该研究工作发展了一个高效的计算分析流程,并应用于RNA编辑位点的预测,在人体组织中发现了600多个成簇(clustered) A-to-I RNA编辑的新位点及其在人组织间的差异调控;重要的是,该研究还发现了在非重复序列中存在的成簇RNA编辑位点及其序列结构特征。该计算流程及其所带来的新发现,进一步丰富了人们对RNA编辑的认识,也开拓了对RNA编辑功能研究的思路。与以往RNA编辑检测方法不同,这一计算流程不需要测定同一样本的基因组DNA序列来排除背景干扰,而只需要多个样本的RNA转录组信息进行比较,获得高准确度的A-to-I RNA编辑预测。值得一提的是,在此项研究工作审稿过程中,一篇Nat Methods (Ramaswami, et al, Nat Methods, 2013, 10: 128-132)文章报道了另一种只利用转录组RNA信息来预测A-to-I RNA编辑的方法,这提示在今后的研究中可以利用类似的方法对更多转录组数据进行分析,来进一步研究RNA编辑在基因表达调控上的功能作用。

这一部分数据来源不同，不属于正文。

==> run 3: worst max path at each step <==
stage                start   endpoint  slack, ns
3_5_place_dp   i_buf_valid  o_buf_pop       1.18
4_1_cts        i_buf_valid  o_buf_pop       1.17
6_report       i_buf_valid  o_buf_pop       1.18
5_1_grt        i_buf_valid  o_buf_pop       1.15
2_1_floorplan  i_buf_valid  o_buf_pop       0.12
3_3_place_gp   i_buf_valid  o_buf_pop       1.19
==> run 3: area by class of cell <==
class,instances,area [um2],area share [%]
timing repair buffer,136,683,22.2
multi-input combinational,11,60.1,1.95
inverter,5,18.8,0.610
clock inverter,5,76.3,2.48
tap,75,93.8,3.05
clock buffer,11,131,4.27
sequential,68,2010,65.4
### src/design/pce_core_pkg.sv
//////////////////////////////
// shared types for the settings and output glue
// bridge addresses, controller words, analog settings,
// y/c configuration, video structs and carrier constants
//////////////////////////////

`default_nettype none

package pce_core_pkg;

  ////////////////////////////// bridge map
  localparam logic [31:0] addr_core_reset      = 32'h0000_0050;
  localparam logic [31:0] addr_chroma_add      = 32'h0000_0400;
  localparam logic [31:0] addr_chroma_mult     = 32'h0000_0410;
  localparam logic [31:0] addr_analog_settings = 32'hF700_0000;

  // up, down, left, right in [3:0], buttons 1-6 in [9:4], select 14, start 15
  typedef logic [15:0] keys_t;

  // index 0 is player 1
  typedef keys_t [3:0] player_keys_t;

  typedef enum logic [3:0] {
    assign_p1         = 4'd0,
    assign_p1_as_p2   = 4'd1,
    assign_p1_p2      = 4'd2,
    assign_swap_p1_p2 = 4'd3,
    assign_all_four   = 4'd4,
    assign_reversed   = 4'd5,
    assign_p3_p4      = 4'd6
  } snac_assign_e;

  // bit 3 set means the handheld screen goes dark
  typedef enum logic [3:0] {
    video_rgbs          = 4'd0,
    video_yc_ntsc       = 4'd3,
    video_yc_pal        = 4'd4,
    video_yc_ntsc_blank = 4'd11,
    video_yc_pal_blank  = 4'd12
  } analog_video_e;

  // same layout as the 14-bit bridge word
  typedef struct packed {
    logic [3:0] video_type;
    logic [3:0] cont_assignment;
    logic       spare;
    logic [4:0] cont_type;
  } analog_settings_t;

  typedef logic [4:0] chroma_t;

  typedef struct packed {
    logic        yc_en;
    logic        pal;
    logic [39:0] phase_inc;
    chroma_t     chroma_add;
    chroma_t     chroma_mult;
  } yc_config_t;

  typedef struct packed {
    logic [23:0] rgb;
    logic        hsync;
    logic        vsync;
    logic        hblank;
    logic        vblank;
    logic        ce_pix;
  } video_in_t;

  typedef struct packed {
    logic [23:0] rgb;
    logic        csync;
    logic        blank_n;
  } analog_out_t;

  ////////////////////////////// colour carrier
  // subcarrier over video clock, scaled by 2^40
  localparam logic [39:0] ntsc_phase_inc = 40'd91625968981;
  localparam logic [39:0] pal_phase_inc  = 40'd114532461227;

endpackage

`default_nettype wire
### src/design/pce_core_top.sv
//////////////////////////////
// settings and output glue top level
// bridge registers, player router, video preparation
//////////////////////////////

`timescale 1ns/1ps
`default_nettype none

module pce_core_top #(
  parameter logic [31:0] reset_hold_cycles = 32'h0010_0000
) (
  input  wire logic                      clk_74a,
  input  wire logic                      pll_core_locked,

  // host bridge
  input  wire logic [31:0]               bridge_addr,
  input  wire logic                      bridge_wr,
  input  wire logic [31:0]               bridge_wr_data,
  input  wire logic                      bridge_rd,
  output      logic [31:0]               bridge_rd_data,

  input  wire pce_core_pkg::player_keys_t pocket_keys,
  input  wire pce_core_pkg::player_keys_t snac_keys,
  input  wire pce_core_pkg::video_in_t    video_in,

  output      logic                      core_reset,
  output      pce_core_pkg::player_keys_t player_keys,
  output      logic [23:0]               pocket_rgb,
  output      pce_core_pkg::analog_out_t  analog_out,
  output      pce_core_pkg::yc_config_t   yc_config
);

  pce_core_pkg::analog_settings_t settings;
  pce_core_pkg::chroma_t          chroma_add;
  pce_core_pkg::chroma_t          chroma_mult;

  bridge_settings_regs #(
    .reset_hold_cycles(reset_hold_cycles)
  ) i_settings (
    .clk_74a        (clk_74a),
    .pll_core_locked(pll_core_locked),
    .bridge_addr    (bridge_addr),
    .bridge_wr      (bridge_wr),
    .bridge_wr_data (bridge_wr_data),
    .bridge_rd      (bridge_rd),
    .bridge_rd_data (bridge_rd_data),
    .settings       (settings),
    .chroma_add     (chroma_add),
    .chroma_mult    (chroma_mult),
    .core_reset     (core_reset)
  );

  snac_player_router i_router (
    .clk_74a        (clk_74a),
    .pll_core_locked(pll_core_locked),
    .settings       (settings),
    .pocket_keys    (pocket_keys),
    .snac_keys      (snac_keys),
    .player_keys    (player_keys)
  );

  analog_video_prep i_video (
    .clk_74a        (clk_74a),
    .pll_core_locked(pll_core_locked),
    .settings       (settings),
    .chroma_add     (chroma_add),
    .chroma_mult    (chroma_mult),
    .video_in       (video_in),
    .pocket_rgb     (pocket_rgb),
    .analog_out     (analog_out),
    .yc_config      (yc_config)
  );

endmodule

`default_nettype wire

### src/design/analog_video_prep.sv
//////////////////////////////
// analog video preparation
// video type decode, y/c config, screen blanking
// and pixel edge capture
//////////////////////////////

`timescale 1ns/1ps
`default_nettype none

module analog_video_prep (
  input  wire logic                          clk_74a,
  input  wire logic                          pll_core_locked,

  input  wire pce_core_pkg::analog_settings_t settings,
  input  wire pce_core_pkg::chroma_t          chroma_add,
  input  wire pce_core_pkg::chroma_t          chroma_mult,
  input  wire pce_core_pkg::video_in_t        video_in,

  output      logic [23:0]                   pocket_rgb,
  output      pce_core_pkg::analog_out_t      analog_out,
  output      pce_core_pkg::yc_config_t       yc_config
);

  logic is_pal;
  logic is_yc;
  logic ce_pix_r;
  logic ce_pix_rise;
  logic csync;
  logic blank_n;

  ////////////////////////////// video type decode
  always_comb begin
    is_yc  = 1'b0;
    is_pal = 1'b0;
    case (settings.video_type)
      pce_core_pkg::video_yc_ntsc,
      pce_core_pkg::video_yc_ntsc_blank: begin
        is_yc = 1'b1;
      end
      pce_core_pkg::video_yc_pal,
      pce_core_pkg::video_yc_pal_blank: begin
        is_yc  = 1'b1;
        is_pal = 1'b1;
      end
      // rgbs and anything else stay plain rgb
      default: begin
        is_yc  = 1'b0;
        is_pal = 1'b0;
      end
    endcase
  end

  always_comb begin
    yc_config.yc_en       = is_yc;
    yc_config.pal         = is_pal;
    yc_config.phase_inc   = is_pal ? pce_core_pkg::pal_phase_inc
                                   : pce_core_pkg::ntsc_phase_inc;
    yc_config.chroma_add  = chroma_add;
    yc_config.chroma_mult = chroma_mult;
  end

  // dark handheld screen while the analog output is in use
  assign pocket_rgb = settings.video_type[3] ? 24'h00_0000 : video_in.rgb;

  ////////////////////////////// sync and capture
  // composite sync as xnor of the two syncs
  assign csync       = (video_in.hsync == video_in.vsync);
  assign blank_n     = ~(video_in.hblank | video_in.vblank);
  assign ce_pix_rise = video_in.ce_pix && !ce_pix_r;

  always_ff @(posedge clk_74a or negedge pll_core_locked) begin
    if (!pll_core_locked) begin
      ce_pix_r   <= 1'b0;
      analog_out <= '0;
    end else begin
      ce_pix_r <= video_in.ce_pix;
      if (ce_pix_rise) begin
        analog_out.rgb     <= video_in.rgb;
        analog_out.csync   <= csync;
        analog_out.blank_n <= blank_n;
      end
    end
  end

endmodule

`default_nettype wire

### src/design/snac_player_router.sv
//////////////////////////////
// player routing
// adapter or handheld controllers onto four player slots
//////////////////////////////

`timescale 1ns/1ps
`default_nettype none

module snac_player_router (
  input  wire logic                          clk_74a,
  input  wire logic                          pll_core_locked,

  input  wire pce_core_pkg::analog_settings_t settings,
  input  wire pce_core_pkg::player_keys_t     pocket_keys,
  input  wire pce_core_pkg::player_keys_t     snac_keys,
  output      pce_core_pkg::player_keys_t     player_keys
);

  pce_core_pkg::player_keys_t keys_next;

  // players not named in a code keep their own handheld controller
  always_comb begin
    keys_next = pocket_keys;
    if (settings.cont_type != 5'd0) begin
      case (settings.cont_assignment)
        pce_core_pkg::assign_p1: begin
          keys_next[0] = snac_keys[0];
        end
        pce_core_pkg::assign_p1_as_p2: begin
          keys_next[1] = snac_keys[0];
        end
        pce_core_pkg::assign_p1_p2: begin
          keys_next[0] = snac_keys[0];
          keys_next[1] = snac_keys[1];
        end
        pce_core_pkg::assign_swap_p1_p2: begin
          keys_next[0] = snac_keys[1];
          keys_next[1] = snac_keys[0];
        end
        // multitap, all four from the adapter
        pce_core_pkg::assign_all_four: begin
          keys_next = snac_keys;
        end
        pce_core_pkg::assign_reversed: begin
          keys_next[0] = snac_keys[3];
          keys_next[1] = snac_keys[2];
          keys_next[2] = snac_keys[1];
          keys_next[3] = snac_keys[0];
        end
        pce_core_pkg::assign_p3_p4: begin
          keys_next[2] = snac_keys[0];
          keys_next[3] = snac_keys[1];
        end
        // unknown codes fall back to all handheld
        default: begin
          keys_next = pocket_keys;
        end
      endcase
    end
  end

  ////////////////////////////// output stage
  always_ff @(posedge clk_74a or negedge pll_core_locked) begin
    if (!pll_core_locked) begin
      player_keys <= '0;
    end else begin
      player_keys <= keys_next;
    end
  end

endmodule

`default_nettype wire

### src/design/bridge_settings_regs.sv
//////////////////////////////
// bridge settings registers
// write decode, readback mux and core reset hold counter
//////////////////////////////

`timescale 1ns/1ps
`default_nettype none

module bridge_settings_regs #(
  parameter logic [31:0] reset_hold_cycles = 32'h0010_0000
) (
  input  wire logic                          clk_74a,
  input  wire logic                          pll_core_locked,

  input  wire logic [31:0]                   bridge_addr,
  input  wire logic                          bridge_wr,
  input  wire logic [31:0]                   bridge_wr_data,
  input  wire logic                          bridge_rd,
  output      logic [31:0]                   bridge_rd_data,

  output      pce_core_pkg::analog_settings_t settings,
  output      pce_core_pkg::chroma_t          chroma_add,
  output      pce_core_pkg::chroma_t          chroma_mult,
  output      logic                          core_reset
);

  logic [31:0] reset_cnt;

  logic wr_settings;
  logic wr_chroma_add;
  logic wr_chroma_mult;
  logic wr_core_reset;

  ////////////////////////////// write decode
  always_comb begin
    wr_settings    = bridge_wr && (bridge_addr == pce_core_pkg::addr_analog_settings);
    wr_chroma_add  = bridge_wr && (bridge_addr == pce_core_pkg::addr_chroma_add);
    wr_chroma_mult = bridge_wr && (bridge_addr == pce_core_pkg::addr_chroma_mult);
    wr_core_reset  = bridge_wr && (bridge_addr == pce_core_pkg::addr_core_reset);
  end

  always_ff @(posedge clk_74a or negedge pll_core_locked) begin
    if (!pll_core_locked) begin
      settings    <= '0;
      chroma_add  <= '0;
      chroma_mult <= '0;
    end else begin
      if (wr_settings) begin
        settings <= pce_core_pkg::analog_settings_t'(bridge_wr_data[13:0]);
      end
      // chroma fine tune, 0 to 31
      if (wr_chroma_add) begin
        chroma_add <= bridge_wr_data[4:0];
      end
      if (wr_chroma_mult) begin
        chroma_mult <= bridge_wr_data[4:0];
      end
    end
  end

  ////////////////////////////// core reset hold
  // a new command restarts the hold from the top
  always_ff @(posedge clk_74a or negedge pll_core_locked) begin
    if (!pll_core_locked) begin
      reset_cnt <= '0;
    end else if (wr_core_reset) begin
      reset_cnt <= reset_hold_cycles;
    end else if (reset_cnt != '0) begin
      reset_cnt <= reset_cnt - 32'd1;
    end
  end

  // high for exactly reset_hold_cycles after the command edge
  assign core_reset = (reset_cnt != '0);

  ////////////////////////////// readback
  // only the settings word is readable, during a read strobe
  always_comb begin
    bridge_rd_data = '0;
    if (bridge_rd && (bridge_addr == pce_core_pkg::addr_analog_settings)) begin
      bridge_rd_data = {18'h0, settings};
    end
  end

endmodule

`default_nettype wire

该工作由计算生物学所朱闪闪博士和生化与细胞所研究生向剑锋等共同完成,并得到中科院、国家自然科学基金委、和上海市科委的经费支持。(生物谷Bioon.com)
doi:10.1186/1471-2164-14-206
PMC:
PMID:
Prediction of constitutive A-to-I editing sites from human transcriptomes in the absence of genomic sequences
Shanshan Zhu, Jian-Feng Xiang, Tian Chen, Ling-Ling Chen and Li Yang
Background Adenosine-to-inosine (A-to-I) RNA editing is recognized as a cellular mechanism for generating both RNA and protein diversity. Inosine base pairs with cytidine during reverse transcription and therefore appears as guanosine during sequencing of cDNA. Current approaches of RNA editing identification largely depend on the comparison between transcriptomes and genomic DNA (gDNA) sequencing datasets from the same individuals, and it has been challenging to identify editing candidates from transcriptomes in the absence of gDNA information. Results We have developed a new strategy to accurately predict constitutive RNA editing sites from publicly available human RNA-seq datasets in the absence of relevant genomic sequences. Our approach establishes new parameters to increase the ability to map mismatches and to minimize sequencing/mapping errors and unreported genome variations. We identified 695 novel constitutive A-to-I editing sites that appear in clusters (named "editing boxes") in multiple samples and which exhibit spatial and dynamic regulation across human tissues. Some of these editing boxes are enriched in non-repetitive regions lacking inverted repeat structures and contain an extremely high conversion frequency of As to Is. We validated a number of editing boxes in multiple human cell lines and confirmed that ADAR1 is responsible for the observed promiscuous editing events in non-repetitive regions, further expanding our knowledge of the catalytic substrate of A-to-I RNA editing by ADAR enzymes. Conclusions The approach we present here provides a novel way of identifying A-to-I RNA editing events by analyzing only RNA-seq datasets. This method has allowed us to gain new insights into RNA editing and should also aid in the identification of more constitutive A-to-I editing sites from additional transcriptomes.